Bugun...
SON DAKİKA

AĞZIMIZIN TADINI BOZUYORLAR

 Tarih: 16-05-2024 12:47:00
YAŞAR EYİCE

*- HAYATTAN TAT ALMAK

Şimdi de, Ödemişli Altan Beyden şu mesajı aldım:

‘Lüzumsuz insanlara not;

Benim hayatım, benim kararlarım.

Hiç kimseyi ilgilendirmez’

Güzel bir söz!

Bunun daha genişletilmişini A.Zehra Hanım’dan duymuştum:

‘Benim hayatım, benim kararlarım’ a ilave olarak, ‘İstediğimle birlikte yaşarım sana ne?’ falan demişti.

Şaşırdım kaldım.

Söyleşi için önermişler bu nedenle aramıştım.

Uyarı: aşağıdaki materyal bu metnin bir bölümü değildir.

--- src/rtl/core/hrc_parser.sv ---
// ----------------------------------------------------------------------------
// hrc_parser
// Front end: walks the record structure and issues data bytes and
// end-of-stream marks to the queue.
// ----------------------------------------------------------------------------
module hrc_parser (
  input  logic         clk_i,
  input  logic         rst_ni,
  hrc_char_if.sink     char_i,
  input  logic         q_full_i,
  output logic         push_o,
  output hrc_pkg::op_t op_o
);
  import hrc_pkg::*;

  phase_e     phase_q, phase_d;
  logic       pend_q, pend_d;
  logic [7:0] high_q, high_d;
  logic [7:0] left_q, left_d;

  logic       accept;
  logic [7:0] dv;
  logic [7:0] byte_val;
  logic       in_record;

  assign char_i.ready = !q_full_i;
  assign accept       = char_i.valid && char_i.ready;
  assign dv           = digit_value(char_i.char_code);
  assign byte_val     = {high_q[3:0], 4'b0000} | dv;
  assign in_record    = (phase_q != PH_SEEK) && (phase_q <= PH_CSUM);

  always_ff @(posedge clk_i or negedge rst_ni) begin
    if (!rst_ni) begin
      phase_q <= PH_SEEK;
      pend_q  <= 1'b0;
      high_q  <= 8'h00;
      left_q  <= 8'h00;
    end else begin
      phase_q <= phase_d;
      pend_q  <= pend_d;
      high_q  <= high_d;
      left_q  <= left_d;
    end
  end

  always_comb begin
    phase_d   = phase_q;
    pend_d    = pend_q;
    high_d    = high_q;
    left_d    = left_q;
    push_o    = 1'b0;
    op_o.fold = 1'b0;
    op_o.emit = 1'b0;
    op_o.data = byte_val;
    if (accept) begin
      if (!in_record) begin
        phase_d = PH_SEEK;
        if (char_i.char_code == StartCode) begin
          phase_d = PH_COUNT;
          pend_d  = 1'b0;
        end
      end else if (!pend_q) begin
        high_d = dv;
        pend_d = 1'b1;
      end else begin
        pend_d = 1'b0;
        case (phase_q)
          PH_COUNT: begin
            left_d  = byte_val;
            phase_d = PH_ADDRH;
          end
          PH_ADDRH: phase_d = PH_ADDRL;
          PH_ADDRL: phase_d = PH_TYPE;
          PH_TYPE:  phase_d = (left_q != 8'h00) ? PH_DATA : PH_CSUM;
          PH_DATA: begin
            op_o.fold = 1'b1;
            left_d    = left_q - 8'h01;
            if (left_q == 8'h01) begin
              phase_d = PH_CSUM;
            end
          end
          default:  phase_d = PH_SEEK;
        endcase
      end
      if (char_i.end_of_input) begin
        op_o.emit = 1'b1;
        phase_d   = PH_SEEK;
        pend_d    = 1'b0;
        high_d    = 8'h00;
        left_d    = 8'h00;
      end
      push_o = op_o.fold || op_o.emit;
    end
  end

endmodule

--- src/rtl/core/hrc_fifo.sv ---
// ----------------------------------------------------------------------------
// hrc_fifo
// Short queue of operations between the parser and the CRC unit.
// ----------------------------------------------------------------------------
module hrc_fifo (
  input  logic         clk_i,
  input  logic         rst_ni,
  input  logic         push_i,
  input  hrc_pkg::op_t op_i,
  output logic         full_o,
  output logic         valid_o,
  output hrc_pkg::op_t op_o,
  input  logic         pop_i
);
  import hrc_pkg::*;

  op_t              mem_q [QDepth];
  logic [QPtrW-1:0] wr_ptr_q, rd_ptr_q;
  logic [QCntW-1:0] cnt_q;

  assign full_o  = (cnt_q == QCntW'(QDepth));
  assign valid_o = (cnt_q != '0);
  assign op_o    = mem_q[rd_ptr_q];

  always_ff @(posedge clk_i) begin
    if (push_i) begin
      mem_q[wr_ptr_q] <= op_i;
    end
  end

  always_ff @(posedge clk_i or negedge rst_ni) begin
    if (!rst_ni) begin
      wr_ptr_q <= '0;
      rd_ptr_q <= '0;
      cnt_q    <= '0;
    end else begin
      if (push_i) begin
        wr_ptr_q <= (wr_ptr_q == QPtrW'(QDepth - 1)) ? '0 : wr_ptr_q + 1'b1;
      end
      if (pop_i) begin
        rd_ptr_q <= (rd_ptr_q == QPtrW'(QDepth - 1)) ? '0 : rd_ptr_q + 1'b1;
      end
      if (push_i && !pop_i) begin
        cnt_q <= cnt_q + 1'b1;
      end else if (pop_i && !push_i) begin
        cnt_q <= cnt_q - 1'b1;
      end
    end
  end

endmodule

--- src/rtl/core/hrc_crc_unit.sv ---
// ----------------------------------------------------------------------------
// hrc_crc_unit
// Back end: folds data bytes into the CRC and holds the result item.
// ----------------------------------------------------------------------------
module hrc_crc_unit (
  input  logic         clk_i,
  input  logic         rst_ni,
  input  logic         op_valid_i,
  input  hrc_pkg::op_t op_i,
  output logic         pop_o,
  hrc_crc_if.source    crc_o
);
  import hrc_pkg::*;

  logic [15:0] crc_q;
  logic [15:0] crc_d;
  logic [15:0] res_q;
  logic        out_valid_q;

  assign crc_d = op_i.fold ? crc_fold(crc_q, op_i.data) : crc_q;
  assign pop_o = op_valid_i && (!op_i.emit || !out_valid_q || crc_o.ready);

  assign crc_o.valid      = out_valid_q;
  assign crc_o.crc_result = res_q;

  always_ff @(posedge clk_i or negedge rst_ni) begin
    if (!rst_ni) begin
      crc_q       <= CrcInit;
      out_valid_q <= 1'b0;
    end else begin
      if (pop_o) begin
        crc_q <= op_i.emit ? CrcInit : crc_d;
      end
      if (pop_o && op_i.emit) begin
        out_valid_q <= 1'b1;
      end else if (crc_o.ready) begin
        out_valid_q <= 1'b0;
      end
    end
  end

  always_ff @(posedge clk_i) begin
    if (pop_o && op_i.emit) begin
      res_q <= crc_d;
    end
  end

endmodule

--- src/rtl/core/hex_record_data_crc16.sv ---
// ----------------------------------------------------------------------------
// hex_record_data_crc16
// CRC-16 (reflected, poly 0xA001, start 0) over the data bytes of an
// Intel HEX character stream.
//
// char_i takes one text character per item; end_of_input marks the last
// character of a stream. crc_o gives one item per stream: the CRC over all
// completed data bytes of all records seen, after which the CRC restarts.
// Throughput is one character per cycle; the parser only stalls when the
// four-entry operation queue is full. With the queue empty, the op for the
// last character is written to the queue when that character is accepted
// and then moves into the CRC unit's result register, where the result
// becomes valid. A stalled receiver holds the result register; the CRC unit
// keeps folding data bytes and only waits when a second result is due, and
// the parser keeps taking characters until the queue fills.
// Reset returns the parser to seeking ':' and clears CRC and queue.
// ----------------------------------------------------------------------------
module hex_record_data_crc16 (
  input  logic      clk_i,
  input  logic      rst_ni,
  hrc_char_if.sink  char_i,
  hrc_crc_if.source crc_o
);
  import hrc_pkg::*;

  logic q_full;
  logic push;
  op_t  push_op;
  logic q_valid;
  op_t  q_op;
  logic pop;

  hrc_parser u_parser (
    .clk_i    (clk_i),
    .rst_ni   (rst_ni),
    .char_i   (char_i),
    .q_full_i (q_full),
    .push_o   (push),
    .op_o     (push_op)
  );

  hrc_fifo u_fifo (
    .clk_i   (clk_i),
    .rst_ni  (rst_ni),
    .push_i  (push),
    .op_i    (push_op),
    .full_o  (q_full),
    .valid_o (q_valid),
    .op_o    (q_op),
    .pop_i   (pop)
  );

  hrc_crc_unit u_crc (
    .clk_i      (clk_i),
    .rst_ni     (rst_ni),
    .op_valid_i (q_valid),
    .op_i       (q_op),
    .pop_o      (pop),
    .crc_o      (crc_o)
  );

endmodule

Telefonunu açmayınca, şansımı bir kez daha denemiş ve açınca da aman Allah’ım ummadığım ne hakaretlere maruz kalmıştım.

Derdimi anlatamadım…

‘Haklısın haklısın!’ deyip durdum ve sonra yüzüme ‘çat!’ diye kapatılan bir telefon sesi..

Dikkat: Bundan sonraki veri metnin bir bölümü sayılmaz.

===== config.mk =====
export PLATFORM = sky130hd
export DESIGN_NAME = bounded_deque_with_indexed_remove_unit
export DESIGN_NICKNAME = d
export VERILOG_FILES = /design/src/rtl/bdq_pkg.sv /design/src/rtl/bounded_deque_with_indexed_remove_unit.sv
export SDC_FILE = /design/constraint.sdc
export NUM_CORES = 1
export LEC_CHECK = 0
export BUFFER_PORTS_ARGS = -buffer_cell sky130_fd_sc_hd__buf_4
export CORE_ASPECT_RATIO = 1.1
export CORE_MARGIN = 2
export CORE_UTILIZATION = 55
export DETAILED_ROUTE_END_ITERATION = 10
export PLACE_DENSITY = 0.72
export REMOVE_ABC_BUFFERS = 1
export SLEW_MARGIN = 20
export SYNTH_ARGS = -nofsm -noshare
export SYNTH_HDL_FRONTEND = slang
export SYNTH_SLANG_ARGS = --single-unit

===== constraint.sdc =====
create_clock -name clk_i -period 7.5 [get_ports clk_i]
set_clock_uncertainty 0.2 [all_clocks]
set_input_delay 1.5 -clock clk_i [delete_from_list [all_inputs] [get_ports clk_i]]
set_output_delay 1.5 -clock clk_i [all_outputs]
set_load 0.03 [all_outputs]

===== src/rtl/bdq_pkg.sv =====
// Package for the bounded deque unit: depth, derived widths, request and status codes,
// the FSM state type and the ring slot helper. It has no dependencies.
package bdq_pkg;

  localparam int unsigned DEPTH = 16;
  localparam int unsigned PtrW  = (DEPTH > 1) ? $clog2(DEPTH) : 1;
  localparam int unsigned CntW  = $clog2(DEPTH + 1);
  localparam int unsigned IdxW  = 4;
  localparam int unsigned CmpW  = (CntW > IdxW) ? CntW : IdxW;
  localparam int unsigned WordW = 32;

  typedef enum logic [2:0] {
    MODE_PUSH_FRONT = 3'd0,
    MODE_PUSH_BACK  = 3'd1,
    MODE_REMOVE_AT  = 3'd2,
    MODE_POP_FRONT  = 3'd3,
    MODE_POP_BACK   = 3'd4
  } mode_e;

  typedef enum logic [1:0] {
    STAT_OK    = 2'd0,
    STAT_EMPTY = 2'd1,
    STAT_RANGE = 2'd2,
    STAT_FULL  = 2'd3
  } status_e;

  typedef enum logic [3:0] {
    ST_IDLE  = 4'b0001,
    ST_EXEC  = 4'b0010,
    ST_FETCH = 4'b0100,
    ST_SHIFT = 4'b1000
  } state_e;

  localparam logic [WordW-1:0] FAIL_WORD = '1;

  // (base + off) mod DEPTH, both operands already below DEPTH
  function automatic logic [PtrW-1:0] slot_add(input logic [PtrW-1:0] base,
                                               input logic [PtrW-1:0] off);
    logic [PtrW:0] sum;
    sum = {1'b0, base} + {1'b0, off};
    if (sum >= (PtrW+1)'(DEPTH)) begin
      sum = sum - (PtrW+1)'(DEPTH);
    end
    return sum[PtrW-1:0];
  endfunction

endpackage


===== src/rtl/bounded_deque_with_indexed_remove_unit.sv =====
// Top level of the bounded deque unit: sequencer, ring store and result register.
// Depends on bdq_pkg.
//
// Bounded double-ended queue of DEPTH (16) signed 32-bit words in a ring store.
// Raise start with mode_i/value_i/index_i while busy is low; that beat is taken
// and busy rises the next cycle. Exactly one result comes back per request: done_o
// is high for one cycle with removed_value_o, status_o and occupancy_o valid in that
// cycle only. The receiver cannot stall, so capture it then. busy is already low in
// the done_o cycle, so a new request may start there. Pushes, rejected requests and
// unused modes finish in the execute state; remove first / remove last read the slot
// and then finish; remove at index also reads the removed slot, then the entries behind
// the hole move down one slot per cycle through the store, which has one write port and
// one registered read port (read one slot ahead, write the previous one). Worst case is
// index 0 on a full deque. Status codes: ok, empty, index out of range, full. A failed
// removal returns all ones (-1); pushes return 0. The store has no reset; only slots
// that a push wrote are ever read back.
module bounded_deque_with_indexed_remove_unit (
  input  logic                                    clk_i,
  input  logic                                    rst_ni,
  input  logic                                    start,
  output logic                                    busy,
  input  logic [2:0]                              mode_i,
  input  logic signed [bdq_pkg::WordW-1:0]        value_i,
  input  logic [bdq_pkg::IdxW-1:0]                index_i,
  output logic                                    done_o,
  output logic signed [bdq_pkg::WordW-1:0]        removed_value_o,
  output logic [1:0]                              status_o,
  output logic [bdq_pkg::CntW-1:0]                occupancy_o
);

  // request latch
  logic [2:0]                     mode_q;
  logic [bdq_pkg::WordW-1:0]      value_q;
  logic [bdq_pkg::IdxW-1:0]       index_q;

  // deque state
  bdq_pkg::state_e                state_q, state_d;
  logic [bdq_pkg::PtrW-1:0]       front_q, front_d;
  logic [bdq_pkg::CntW-1:0]       count_q, count_d;
  logic [bdq_pkg::PtrW-1:0]       ptr_q, ptr_d;       // logical position being refilled
  logic [bdq_pkg::WordW-1:0]      rem_q, rem_d;       // word taken by remove at index

  // store port
  logic [bdq_pkg::WordW-1:0]      mem [bdq_pkg::DEPTH];
  logic [bdq_pkg::PtrW-1:0]       rd_addr;
  logic [bdq_pkg::WordW-1:0]      rd_data_q;
  logic                           wr_en;
  logic [bdq_pkg::PtrW-1:0]       wr_addr;
  logic [bdq_pkg::WordW-1:0]      wr_data;

  // result beat
  logic                           done_q, done_d;
  logic [bdq_pkg::WordW-1:0]      rv_q, rv_d;
  logic [1:0]                     st_q, st_d;
  logic [bdq_pkg::CntW-1:0]       occ_q;

  logic                           accept;
  logic [bdq_pkg::CmpW-1:0]       idx_cmp, cnt_cmp;
  logic [bdq_pkg::CntW-1:0]       ptr_ext;

  assign accept  = start && !busy;
  assign busy    = (state_q != bdq_pkg::ST_IDLE);
  assign idx_cmp = bdq_pkg::CmpW'(index_q);
  assign cnt_cmp = bdq_pkg::CmpW'(count_q);
  assign ptr_ext = bdq_pkg::CntW'(ptr_q);

  always_comb begin
    state_d = state_q;
    front_d = front_q;
    count_d = count_q;
    ptr_d   = ptr_q;
    rem_d   = rem_q;
    rd_addr = front_q;
    wr_en   = 1'b0;
    wr_addr = front_q;
    wr_data = value_q;
    done_d  = 1'b0;
    rv_d    = '0;
    st_d    = bdq_pkg::STAT_OK;

    unique case (state_q)
      bdq_pkg::ST_IDLE: begin
        if (accept) begin
          state_d = bdq_pkg::ST_EXEC;
        end
      end

      bdq_pkg::ST_EXEC: begin
        // default: finish this cycle; removals that reach the store override below
        state_d = bdq_pkg::ST_IDLE;
        done_d  = 1'b1;
        unique case (mode_q)
          bdq_pkg::MODE_PUSH_FRONT, bdq_pkg::MODE_PUSH_BACK: begin
            if (count_q == bdq_pkg::CntW'(bdq_pkg::DEPTH)) begin
              st_d = bdq_pkg::STAT_FULL;
            end else begin
              wr_en   = 1'b1;
              count_d = count_q + 1'b1;
              if (mode_q == bdq_pkg::MODE_PUSH_FRONT) begin
                front_d = (front_q == '0) ? bdq_pkg::PtrW'(bdq_pkg::DEPTH - 1)
                                          : front_q - 1'b1;
                wr_addr = front_d;
              end else begin
                wr_addr = bdq_pkg::slot_add(front_q, bdq_pkg::PtrW'(count_q));
              end
            end
          end
          bdq_pkg::MODE_REMOVE_AT, bdq_pkg::MODE_POP_FRONT, bdq_pkg::MODE_POP_BACK: begin
            if (count_q == '0) begin
              st_d = bdq_pkg::STAT_EMPTY;
              rv_d = bdq_pkg::FAIL_WORD;
            end else if (mode_q == bdq_pkg::MODE_REMOVE_AT && idx_cmp >= cnt_cmp) begin
              st_d = bdq_pkg::STAT_RANGE;
              rv_d = bdq_pkg::FAIL_WORD;
            end else begin
              done_d  = 1'b0;
              state_d = bdq_pkg::ST_FETCH;
              if (mode_q == bdq_pkg::MODE_REMOVE_AT) begin
                ptr_d   = bdq_pkg::PtrW'(idx_cmp);
                rd_addr = bdq_pkg::slot_add(front_q, ptr_d);
              end else if (mode_q == bdq_pkg::MODE_POP_BACK) begin
                rd_addr = bdq_pkg::slot_add(front_q, bdq_pkg::PtrW'(count_q - 1'b1));
              end else begin
                rd_addr = front_q;
              end
            end
          end
          default: begin
            // unused modes: no change, status ok, word 0
          end
        endcase
      end

      bdq_pkg::ST_FETCH: begin
        // rd_data_q holds the removed word
        if (mode_q == bdq_pkg::MODE_REMOVE_AT && (ptr_ext + 1'b1) < count_q) begin
          rem_d   = rd_data_q;
          rd_addr = bdq_pkg::slot_add(front_q, bdq_pkg::PtrW'(ptr_ext + 1'b1));
          state_d = bdq_pkg::ST_SHIFT;
        end else begin
          if (mode_q == bdq_pkg::MODE_POP_FRONT) begin
            front_d = bdq_pkg::slot_add(front_q, bdq_pkg::PtrW'(1));
          end
          count_d = count_q - 1'b1;
          rv_d    = rd_data_q;
          done_d  = 1'b1;
          state_d = bdq_pkg::ST_IDLE;
        end
      end

      bdq_pkg::ST_SHIFT: begin
        // rd_data_q holds position ptr+1; drop it into position ptr
        wr_en   = 1'b1;
        wr_addr = bdq_pkg::slot_add(front_q, ptr_q);
        wr_data = rd_data_q;
        ptr_d   = ptr_q + 1'b1;
        if ((ptr_ext + 2'd2) < count_q) begin
          rd_addr = bdq_pkg::slot_add(front_q, bdq_pkg::PtrW'(ptr_ext + 2'd2));
        end else begin
          count_d = count_q - 1'b1;
          rv_d    = rem_q;
          done_d  = 1'b1;
          state_d = bdq_pkg::ST_IDLE;
        end
      end

      default: begin
        state_d = bdq_pkg::ST_IDLE;
      end
    endcase
  end

  // ring store: one write, one registered read per cycle
  always_ff @(posedge clk_i) begin
    if (wr_en) begin
      mem[wr_addr] <= wr_data;
    end
    rd_data_q <= mem[rd_addr];
  end

  // request latch and payload registers
  always_ff @(posedge clk_i) begin
    if (accept) begin
      mode_q  <= mode_i;
      value_q <= value_i;
      index_q <= index_i;
    end
    ptr_q <= ptr_d;
    rem_q <= rem_d;
    if (done_d) begin
      rv_q  <= rv_d;
      st_q  <= st_d;
      occ_q <= count_d;
    end
  end

  always_ff @(posedge clk_i or negedge rst_ni) begin
    if (!rst_ni) begin
      state_q <= bdq_pkg::ST_IDLE;
      front_q <= '0;
      count_q <= '0;
      done_q  <= 1'b0;
    end else begin
      state_q <= state_d;
      front_q <= front_d;
      count_q <= count_d;
      done_q  <= done_d;
    end
  end

  assign done_o          = done_q;
  assign removed_value_o = rv_q;
  assign status_o        = st_q;
  assign occupancy_o     = occ_q;

endmodule


==> results of run 1 <==
## cells in the mapped netlist, types with 17 or more instances
library cell	n
buf_2	17
ha_1	35
inv_1	20
edfxtp_1	626
dfxtp_1	32
a22oi_1	66
a221o_1	34
mux4_2	128
nor2_1	46
clkbuf_1	41
nand2_1	162
a21oi_1	31
## flip-flops by register name, summed over array words and instances (netlist names)
signal and cells:
value_q 32, mode_q 3, rem_q 32, removed_value_o 32
rd_data_q 32, ptr_q 4, occupancy_o 5, done_o 1
mem 512, front_q 4, cnt_cmp 5, state_q 4
status_o 2, index_q 4
## layer usage
metal / vias up / routed length, um
li1: 6006 / -
met1: 7290 / 23600
met2: 706 / 30400
met3: 121 / 5340
met4: 0 / 1670
met5: - / 0
## through the flow
step | instance area, um2 | cells | utilization [%] | hold slack [ps] | setup slack, ps
5_1_grt | 30400 | 2232 | 63.5 | 276 | 1780
2_1_floorplan | 26200 | 1356 | - | 230 | -5830
3_3_place_gp | 28100 | 2111 | 58.8 | 243 | 2310
4_1_cts | 30300 | 2231 | 63.4 | 260 | 2160
3_5_place_dp | 28100 | 2111 | 58.8 | 247 | 2170
6_report | 30400 | 2232 | 63.5 | 264 | 2170
## cells by family after synthesis
group | after synthesis | synth area share (%)
AND/OR/NAND/NOR | 264 | 4.43
flip-flops | 672 | 74.3
adder cells (fa/ha/maj) | 41 | 2.10
buffers and inverters | 93 | 1.70
multiplexers | 129 | 10.9
AO/OA/AOI/OAI | 205 | 5.78
XOR/XNOR | 24 | 0.790
## where the power goes
group,leakage (uW),switching (uW),total (uW),internal (uW)
Sequential,0.00611,242,4760,4520
Combinational,0.00300,1600,2820,1220
Clock,0.00110,1360,3340,1980
## layout make-up
cell class / instances / area (um2) / share of cell area [%]
multi-input cells: 663 / 6590 / 21.7
flip-flops and latches: 672 / 19800 / 65.2
inverters: 21 / 78.8 / 0.260
clock buffers: 84 / 1870 / 6.14
repair buffers: 111 / 878 / 2.89
clock inverters: 36 / 353 / 1.16
well taps: 645 / 807 / 2.66
## how the worst min path moves through the flow
stage                          startpoint                  end  slack, ps  depth (start not counted)
floorplan            rd_data_q[0]$_DFF_P_   rem_q[0]$_DFFE_PP_        230                          0
global placement    rd_data_q[31]$_DFF_P_  rem_q[31]$_DFFE_PP_        240                          0
detailed placement  rd_data_q[28]$_DFF_P_  rem_q[28]$_DFFE_PP_        250                          0
CTS                 rd_data_q[22]$_DFF_P_  rem_q[22]$_DFFE_PP_        260                          0
global route         rd_data_q[1]$_DFF_P_   rem_q[1]$_DFFE_PP_        280                          0
finish              rd_data_q[28]$_DFF_P_  rem_q[28]$_DFFE_PP_        260                          0
## worst max-delay path: cells and delay by family, from the launching register on
kind,cells,cell delay [ps]
AO/OA/AOI/OAI,6,1640
XOR/XNOR,1,380
adder cells (fa/ha/maj),2,610
buffers and inverters,3,1010
flip-flops,1,500
multiplexers,1,570
AND/OR/NAND/NOR,2,250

Yanımda bulunanlara anlattım, ‘Hayırsever’ olarak belirtilen A. Zehra Hanım’ın hayırlarını yazmamı istemişlerdi.

‘Met ettiğiniz bu Hanımağa’nın da, diğer ağalardan farkı yok!’ deyince onlar da benim gibi kızardı…

Ama şu da var;

Hanımağa hayattan tat almayı biliyor!

Ya birine benzetmişti, ya da yanında biri vardı ona hava falan atıyordu…

Benim gibi herhalde birçok kişinin ya da okuyucumun da başına benzer terslikler gelmiştir.

Baksanıza Altan Bey de birilerine benim vasıtamla mesaj gönderiyor.

Unutsun gitsin benim gibi, bizler gibi..

Çünkü;

‘Hayat, çatlak bardaktaki suya benzer,

İçsen de tükenir, içmesen de!

Bu yüzden, hayattan tat almaya bak!

Çünkü yaşasan da bitecek, yaşamasan da!..’

Mutlaka ters çıkanlar tat almasını biliyorlardır, bir şekilde…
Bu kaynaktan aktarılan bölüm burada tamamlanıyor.